Sky Switzerland SA
- Formerly: Homedia (2003–2008)
- Type: Subsidiary
- Founded: 17 November 2003; 22 years ago
- Founders: Renzo del Mastro Sébastien D'Amico
- Headquarters: Neuchâtel, Switzerland
- Key people: Éric Grignon (CEO)
- Services: Pay TV (Streaming television)
- Parent: Sky Deutschland (RTL Group)
- Website: www.sky.ch

= Sky Switzerland =

Swiss pay-TV provider

Sky Switzerland is a Swiss media company based in Neuchâtel, which supplies over-the-top pay television and video on demand accessible through the Internet in Switzerland.

==History==
Homedia was founded in 2003 by Renzo del Mastro and Sébastien D'Amico, which offered DVD rental services, was later expanded from a DVD rental into the biggest independent OTT VOD platform in Switzerland with their video-on-demand service HollyStar. In May 2017, Sky Deutschland purchased Swiss online-video service HollyStar and its owner Homedia with Homedia being rebranded as Sky Switzerland on 3 January 2018. Before the takeover, Teleclub had the broadcast rights for certain Sky content in Switzerland with some of that content being seen on channels from Swisscom TV, Sunrise TV and UPC TV. Now as Sky Switzerland, it subsequently launched Sky Sport as an OTT service in Switzerland, followed by an OTT entertainment service known as Sky Show in 2018.

== Channels ==

=== Sky Sport ===

Sky Sport logo

In August 2017, Sky Deutschland announced it would launch Sky Sport in Switzerland as an OTT provider on 17 August 2017. Sky Sport channels are also available via Liberty Global-owned UPC Switzerland, previously only available on Swisscom-owned provider Teleclub.

On 18 September 2018, it was announced that Sky Switzerland would enter a partnership with UPC Switzerland-owned Mysports, which owns the rights to a number of domestic competitions including the ice hockey National League. Via an additional subscription, all MySports channels can be streamed on Sky Switzerland.

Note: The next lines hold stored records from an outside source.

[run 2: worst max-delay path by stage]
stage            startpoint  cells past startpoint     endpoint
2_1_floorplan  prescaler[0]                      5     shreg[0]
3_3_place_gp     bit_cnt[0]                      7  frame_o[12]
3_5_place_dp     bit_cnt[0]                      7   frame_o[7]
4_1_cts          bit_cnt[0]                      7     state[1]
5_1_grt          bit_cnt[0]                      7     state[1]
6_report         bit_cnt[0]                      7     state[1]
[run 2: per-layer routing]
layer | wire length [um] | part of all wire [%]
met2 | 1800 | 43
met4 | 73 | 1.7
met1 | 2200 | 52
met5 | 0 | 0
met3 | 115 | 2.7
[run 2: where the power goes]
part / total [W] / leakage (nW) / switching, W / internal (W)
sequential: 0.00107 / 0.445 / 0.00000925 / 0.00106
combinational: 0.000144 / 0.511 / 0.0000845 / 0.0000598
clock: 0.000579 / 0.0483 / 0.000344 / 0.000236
File: config.mk
export PLATFORM = sky130hd
export DESIGN_NAME = video_timing_gen_flat
export DESIGN_NICKNAME = d
export VERILOG_FILES = /design/src/rtl/video_timing_gen_if.sv /design/src/rtl/video_timing_gen.sv /design/src/flat_wrapper.sv
export SDC_FILE = /design/constraint.sdc
export NUM_CORES = 1
export LEC_CHECK = 0
export CORE_MARGIN = 1
export CORE_UTILIZATION = 35
export CTS_BUF_LIST = sky130_fd_sc_hd__clkbuf_4 sky130_fd_sc_hd__clkbuf_8 sky130_fd_sc_hd__clkbuf_16
export DETAILED_ROUTE_END_ITERATION = 7
export GPL_ROUTABILITY_DRIVEN = 0
export MAX_ROUTING_LAYER = met4
export SETUP_SLACK_MARGIN = 0.2
export SLEW_MARGIN = 0
export SYNTH_ARGS = -nofsm -noshare
export SYNTH_HDL_FRONTEND = slang
export SYNTH_SLANG_ARGS = --single-unit
File: constraint.sdc
create_clock -name CLK_PX -period 4.6 [get_ports CLK_PX]
set_input_delay 0.92 -clock CLK_PX [delete_from_list [all_inputs] [get_ports CLK_PX]]
set_output_delay 0.92 -clock CLK_PX [all_outputs]
set_load 0.05 [all_outputs]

Sky Sport had over 400,000 viewers aged 15 and over in Switzerland in 2023 (5.9% of the population). In German-speaking Switzerland, the number of users was around 4% higher than in French-speaking Switzerland.

=== Sky Show ===

Sky Show logo

In March 2018, the provider launched Sky Show as a Netflix competitor, featuring dubbed and original language versions of popular Sky programming on its German-language platform for a monthly subscription. Sky Show is not listed on its French and Italian-language platform.

In January 2024, the offering included around 1,000 film and series titles with over 10,000 episodes. It differs from Sky Deutschland's offering of around 1,600 film or series titles. The Sky catalog includes titles from HBO, Sky Originals, Paramount, Warner Bros, Universal and Sony.

==== Channels ====
In addition to individual programmes, streams of the following channels are also available:

| Channel Name | Programming | Owner | Broadcast Time | Package | Format |
|---|---|---|---|---|---|
| Sky 1 HDe service comes preloaded on Sky Q and Sky+HD boxes, and is also available | General entertainment channel | Sky Deutschland | 24/7 | Sky Show | 1080i HDTV |
| Sky Atlantic HD | Programmes from Home Box Office (HBO) | Sky Deutschland | 24/7 | Sky Show | 1080i HDTV |
| 13th Street | Crime and thriller series, films and short films | Sky Deutschland | 24/7 | Sky Show | 1080i HDTV |
| Sky Sci-Fi | Science fiction, fantasy and horror shows and movies | Sky Deutschland | 24/7 | Sky Show | 1080i HDTV |

=== Sky Store ===

Sky Store logo

On 3 December 2018, Sky's video-on-demand service Sky Store launched in Switzerland. Unlike Sky Show, which is a subscription service, you can purchase individual series or episodes on Sky Store.